激突




 レダーンの町を守る城壁の上に立つ僕の眼下を、数百人の騎士や兵士、傭兵や冒険者たちが整然と並びつつ町の外へと進軍して行きます。

 その最後列には、この町の領主であるカーバン伯爵の姿が。

 煌びやかな鎧姿で馬に跨ったその姿は、確かに威風堂々としたものに見えます。

 ですが、青ざめた表情と微かに震える身体が、彼の内心を如実に物語っていました。

 そのカーバン伯爵の周囲には、彼と同じように武装した数人の貴族たち……カーバン伯爵に手を貸した貴族たちも続きます。彼らもまた、緊張を隠せない様子です。

「……貴公は出陣しないのですか?」

「はい、ミルモランス殿下。私は神に仕える身でもありますし……正直、争いごとは苦手でして」

 そう言いつつ微笑むのは、私の背後に控えるヒルパス男爵。彼は神官服を身に纏い、一人の護衛らしき戦士を連れています。
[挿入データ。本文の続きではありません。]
File: config.mk
export PLATFORM = sky130hd
export DESIGN_NAME = seq_multiplier
export DESIGN_NICKNAME = d
export VERILOG_FILES = /design/src/rtl/mul_pkg.sv /design/src/rtl/seq_mul_ctrl.sv /design/src/rtl/seq_multiplier.sv
export SDC_FILE = /design/constraint.sdc
export NUM_CORES = 1
export LEC_CHECK = 0
export CAP_MARGIN = 30
export CORE_UTILIZATION = 35
export CTS_CLUSTER_DIAMETER = 150
export DETAILED_ROUTE_END_ITERATION = 8
export PLACE_DENSITY = 0.57
export SYNTH_ARGS = -nofsm -noshare
export SYNTH_HDL_FRONTEND = slang
export SYNTH_SLANG_ARGS = --single-unit
File: constraint.sdc
create_clock -name clk -period 2.4 [get_ports clk]
set_input_delay 0.24 -clock clk [delete_from_list [all_inputs] [get_ports clk]]
set_output_delay 0.24 -clock clk [all_outputs]
set_load 0.02 [all_outputs]
File: src/rtl/mul_pkg.sv
// Shared definitions for the sequential shift-and-add multiplier.
// Used by seq_mul_ctrl and seq_multiplier (optional MUL_EARLY_EXIT_EN build).
package mul_pkg;

    localparam int unsigned DefaultWidth = 8;

    typedef enum logic [1:0] {
        StIdle,
        StCalc,
        StDone
    } mul_state_e;

    // Iteration counter width; never narrower than one bit.
    function automatic int unsigned cnt_width(int unsigned width);
        return (width <= 2) ? 1 : $clog2(width);
    endfunction

endpackage

File: src/rtl/seq_mul_ctrl.sv
// Sequencer for seq_multiplier: FSM, iteration counter and registered busy/done.
// MUL_EARLY_EXIT_EN lets CALC finish as soon as the remaining multiplier bits are zero.
module seq_mul_ctrl
    import mul_pkg::*;
#(
    parameter int unsigned WIDTH = DefaultWidth
) (
    input  logic clk,
    input  logic rst,
    input  logic start,
    input  logic q_rest_zero,
    output logic load,
    output logic iter,
    output logic busy,
    output logic done
);

    localparam int unsigned CntW = cnt_width(WIDTH);
    localparam logic [CntW-1:0] LastCnt = CntW'(WIDTH - 1);

    mul_state_e    state_q, state_d;
    logic [CntW-1:0] cnt_q, cnt_d;
    logic          busy_q, busy_d;
    logic          done_q, done_d;
    logic          last_iter;

`ifdef MUL_EARLY_EXIT_EN
    assign last_iter = (cnt_q == LastCnt) || q_rest_zero;
`else
    logic unused_q_rest_zero;
    assign unused_q_rest_zero = q_rest_zero;
    assign last_iter = (cnt_q == LastCnt);
`endif

    always_comb begin
        state_d = state_q;
        cnt_d   = cnt_q;
        load    = 1'b0;
        iter    = 1'b0;
        unique case (state_q)
            StIdle: begin
                if (start) begin
                    load    = 1'b1;
                    cnt_d   = '0;
                    state_d = StCalc;
                end
            end
            StCalc: begin
                iter  = 1'b1;
                cnt_d = cnt_q + 1'b1;
                if (last_iter) begin
                    state_d = StDone;
                end
            end
            StDone:  state_d = StIdle;
            default: state_d = StIdle;
        endcase
        busy_d = (state_d != StIdle);
        done_d = (state_d == StDone);
    end

    // Datapath convention: all state moves on the falling edge.
    always_ff @(negedge clk or posedge rst) begin
        if (rst) begin
            state_q <= StIdle;
            cnt_q   <= '0;
            busy_q  <= 1'b0;
            done_q  <= 1'b0;
        end else begin
            state_q <= state_d;
            cnt_q   <= cnt_d;
            busy_q  <= busy_d;
            done_q  <= done_d;
        end
    end

    assign busy = busy_q;
    assign done = done_q;

endmodule

File: src/rtl/seq_multiplier.sv
// Sequential unsigned shift-and-add multiplier, one multiplier bit per falling edge.
// Define MUL_EARLY_EXIT_EN to stop iterating once the remaining multiplier bits are zero.
module seq_multiplier
    import mul_pkg::*;
#(
    parameter int unsigned WIDTH = DefaultWidth
) (
    input  logic               clk,
    input  logic               rst,
    input  logic               start,
    input  logic [WIDTH-1:0]   mcand,
    input  logic [WIDTH-1:0]   mplier,
    output logic [2*WIDTH-1:0] product,
    output logic               busy,
    output logic               done
);

    logic [2*WIDTH-1:0] p_q;
    logic [2*WIDTH-1:0] m_q;
    logic [WIDTH-1:0]   q_q;
    logic               load;
    logic               iter;
    logic               q_rest_zero;

    // True when the multiplier bits left after this iteration's shift are all zero.
    assign q_rest_zero = (q_q[WIDTH-1:1] == '0);

    seq_mul_ctrl #(
        .WIDTH(WIDTH)
    ) u_ctrl (
        .clk        (clk),
        .rst        (rst),
        .start      (start),
        .q_rest_zero(q_rest_zero),
        .load       (load),
        .iter       (iter),
        .busy       (busy),
        .done       (done)
    );

    always_ff @(negedge clk or posedge rst) begin
        if (rst) begin
            p_q <= '0;
            m_q <= '0;
            q_q <= '0;
        end else if (load) begin
            p_q <= '0;
            m_q <= {{WIDTH{1'b0}}, mcand};
            q_q <= mplier;
        end else if (iter) begin
            if (q_q[0]) begin
                p_q <= p_q + m_q;
            end
            m_q <= m_q << 1;
            q_q <= q_q >> 1;
        end
    end

    assign product = p_q;

endmodule

==> results of run 1 <==
[timing repair]
item	4_1_cts	5_1_grt
setup endpoints to repair	58	9
gates resized for setup	73	11
pin swaps	1	3
cloned	1	0
[cell families (layout without fill, tap and decap cells)]
| kind of cell | after synthesis | after routing | share of synthesized area |
|---|---|---|---|
| adder cells (fa/ha/maj) | 18 | 18 | 0.0858 |
| XOR/XNOR | 10 | 10 | 0.0323 |
| multiplexers | 3 | 3 | 0.0115 |
| AO/OA/AOI/OAI | 114 | 114 | 0.277 |
| AND/OR/NAND/NOR | 67 | 68 | 0.126 |
| buffers and inverters | 22 | 81 | 0.0341 |
| flip-flops | 47 | 47 | 0.434 |
[power by group through the flow]
stage          clock (W)  combinational (W)  sequential [W]
6_report        0.000569            0.00206         0.00132
5_1_grt         0.000620            0.00229         0.00137
4_1_cts         0.000587            0.00204         0.00132
3_5_place_dp           0            0.00211         0.00133
3_3_place_gp           0            0.00208         0.00133
2_1_floorplan          0            0.00131         0.00142
[path summary, 6_finish.rpt]
kind | startpoint | to | slack [ps] | cells past startpoint
worst min-delay path | q_q[2]$_DFFE_NP0P_ | q_q[2]$_DFFE_NP0P_ | 430 | 2
worst max register to register | product[0]$_DFFE_NP0P_ | product[12]$_DFFE_NP0P_ | 140 | 9
min in group asynchronous | rst | product[11]$_DFFE_NP0P_ | 1410 | 3
max in group asynchronous | rst | u_ctrl.busy$_DFF_NP0_ | 700 | 3
worst max-delay path | product[0]$_DFFE_NP0P_ | product[0] | 40 | 1
worst min register to register | q_q[2]$_DFFE_NP0P_ | q_q[2]$_DFFE_NP0P_ | 430 | 2
[area by class of cell]
type | instances | share of cell area
multi-input combinational | 213 | 0.433
tap | 99 | 0.0360
sequential | 47 | 0.342
clock buffer | 6 | 0.0211
clock inverter | 1 | 0.00873
inverter | 7 | 0.00873
timing repair buffer | 67 | 0.151
[flip-flops by register name, summed over array words and instances (netlist names)]
register / count
m_q: 16
product: 16
q_q: 8
u_ctrl.busy: 1
u_ctrl.cnt_q: 3
u_ctrl.done: 1
u_ctrl.state_q: 2
[per-layer routing]
metal | vias up | track usage | routed length (um)
met5 | - | 0 | 0
met4 | 0 | 0.0551 | 87
met3 | 10 | 0.0296 | 233
met2 | 54 | 0.274 | 2900
met1 | 1067 | 0.223 | 3090
li1 | 1145 | - | -
[cell usage in the layout, fill, tap and decap left out, types with 2 or more instances in the layout]
cell and n:
a22oi_1 14, nor2_1 6, o21bai_1 4, o211ai_1 3
a21oi_1 24, clkdlybuf4s50_1 17, a22o_1 13, nand2_1 25
and2_1 4, xnor2_1 6, a21o_1 5, nor3_1 3
o21ai_1 2, or2_4 2, inv_1 6, o311ai_1 2
a21oi_2 2, nand3_1 4, xor2_1 4, clkbuf_8 5
mux2i_1 2, buf_2 17, o21ai_0 31, buf_4 31
nor3b_1 3, nor2b_1 15, ha_1 16, o21a_1 3
dfrtn_1 47
[stage by stage]
| step | setup TNS, ps | utilization | total power [W] | hold slack (ps) |
|---|---|---|---|---|
| floorplan | 0 | - | 0.00272 | 411 |
| global placement | -20550 | 0.460 | 0.00340 | 435 |
| detailed placement | -21690 | 0.460 | 0.00344 | 441 |
| CTS | 0 | 0.465 | 0.00395 | 442 |
| global route | 0 | 0.467 | 0.00427 | 472 |
| finish | 0 | 0.467 | 0.00394 | 434 |
==> flow_summary.yaml, run 1 <==
run_status:
  status: "finished clean"
power_and_ir_drop:
  power_density_nw_per_um2: 1150
  p_switching_w: 0.00161
  power.leakage_nw: 1.60
  power_frac_seq: 0.334
  clkPwrFrac: 0.144
  ir_drop_uv: 340
  switching_share: 0.409
  internal_power_w: 0.00233
  power_frac_comb: 0.522
route:
  dr.pass1.iters: 6
  vias: 2276
  drc: 0
  ant_nets: 0
  wirelength_um: 6320
  avgRoutedWirePerCell_um: 14.4
  vias_per_cell: 5.17
  drt_iter0_markers: 82
placed_design:
  io_buffers: 36
  gp_congestion: 0.885
  postPlaceCellArea_um2: 3390
  dp_slack_ps: -674
  dp_hpwl_um: 4400
  dp_cells: 432
layout:
  postLayoutCellArea_um2: 3440
  areaGrowthSynthToFinish_pct: 26.8
  final_cells: 440
  fillers: 725
  nets: 378
  drive_gt1_frac: 0.208
  ff_latch_area_um2: 1180
  antenna_cells: 0
  multiInputGateArea_um2: 1490
worst_setup_path:
  worst_ep_required_time_ps: 2160
  start_kind: "flop"
  cp.arrival_ps: 2120
  critPathMaxFanout: 3
  path_delay_family: "flip-flops"
  crit_path_top_delay_cell: "dfrtn_1"
  cp_num_buf_inv: 1
  critical_path.cell_chain: "buf_4"
  path_class: "reg -> out"
  endpoint_kind: "primary output"
  slowest_delay_ps: 460
floorplan:
  row_count: 31
  die_x_um: 90.0
  io_pins: 37
  core_region_area_um2: 7370
  start_util: 0.368
  dieArea_um2: 8100
  die_y_um: 90.0
worst_hold_path:
  hp-class: "reg -> reg"
yosys:
  synth_cells: 281
  synthTopCellsByArea: "dfrtn_1 (43%), ha_1 (7.8%), o21ai_0 (5.9%)"
  synth_most_common_cell: "dfrtn_1"
  ys_top_cells_by_count: "dfrtn_1 (47), o21ai_0 (32), a21oi_1 (26)"
  yosys_most_used_dff: "dfrtn_1"
  syn_avg_cell_area_um2: 9.65
  synth_cell_types: 45
  synthesis.area_um2: 2710
  synth-async-reset-ratio: 1.00
  ys_ff_latch: 47
  ys.warnings.count: 0
  ys_seq_area_frac: 0.434
  yosys.area.top_type: "dfrtn_1"
  synth_top_area_frac: 0.434
  synth_edf_count: 0
  syn-num-nets: 318
clock_tree:
  clk_pin_slew_ps: 60
  numCtsBuffers: 5
  clk_latency_ps: 300
  htreeDepth: 2
  holdBufCountCts: 0
  clkSinkCount: 47
  cts_tree: "built"
  cts_setup_buffers: 0
  clockBufferDepth: 2
  cts-root-buf: "clkbuf_8"
global_route:
  grt_max_degree: 48
  grt-ovfl-total: 0
  grt_first_pass_wirelength_um: 10900
  grt_antenna_before_repair: 0
  grt_pass1_vias: 2332
  grt.total_usage: 0.167
job:
  drv_cap: 0
timing:
  rsz0062_at_grt: "no"
  tightest_slew_ps: 548
  max_slew_margin: 0.633
  finClkSkew_ps: 4.35
  hold_viol_final: 0
  drv_slew: 0
  setup_viol: 0
  setup_slack_ps: 44.9
No activity file was read; power rests on OpenSTA's default activity.
==> run 2, diff against run 1 <==
--- a/config.mk
+++ b/config.mk
@@ -10,6 +10,7 @@
 export CTS_CLUSTER_DIAMETER = 150
 export DETAILED_ROUTE_END_ITERATION = 8
 export PLACE_DENSITY = 0.57
+export SLEW_MARGIN = 20
 export SYNTH_ARGS = -nofsm -noshare
 export SYNTH_HDL_FRONTEND = slang
 export SYNTH_SLANG_ARGS = --single-unit
==> results of run 2 <==
Same layout as run 1: the final DEF is identical, and so are final timing and power.
==> run 3, diff against run 2 <==
--- a/config.mk
+++ b/config.mk
@@ -6,6 +6,7 @@
 export NUM_CORES = 1
 export LEC_CHECK = 0
 export CAP_MARGIN = 30
+export CORE_MARGIN = 1
 export CORE_UTILIZATION = 35
 export CTS_CLUSTER_DIAMETER = 150
 export DETAILED_ROUTE_END_ITERATION = 8
==> results of run 3 <==
Same layout as run 1: the final DEF is identical, and so are final timing and power.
 ですが……その戦士の風体は少し異様ですね。外套を羽織り、頭までフードで完全に覆ったその戦士。神官戦士ではないようですが、単なる傭兵や冒険者とも思えません。

 一切声を出すこともなく、ただ、影のごとく静かに佇む戦士。果たして、彼は何者なのでしょう。

「《魔物の王》に挑む、勇敢なる者たちに、キーリの神の祝福を」

 額、胸、両肩へと指先を動かし──この動作を、キーリ教団では「十字を切る」と表現するそうです──、キーリ神へと祈りを捧げるヒルパス男爵。

 僕がヒルパス男爵や護衛の戦士たちに注意を向けている内に、カーバン伯爵が指揮する軍隊はレダーンの町の外に広がる草原に布陣しました。

 布陣の隊列は左右に大きく広がった横一列。両翼がやや前に出ていることから、魔物の軍を中央に呼び込み、包囲する作戦のようです。

 さて、「彼」を相手に、カーバン伯爵たちがどこまで戦えるのか……見せてもらいましょうか。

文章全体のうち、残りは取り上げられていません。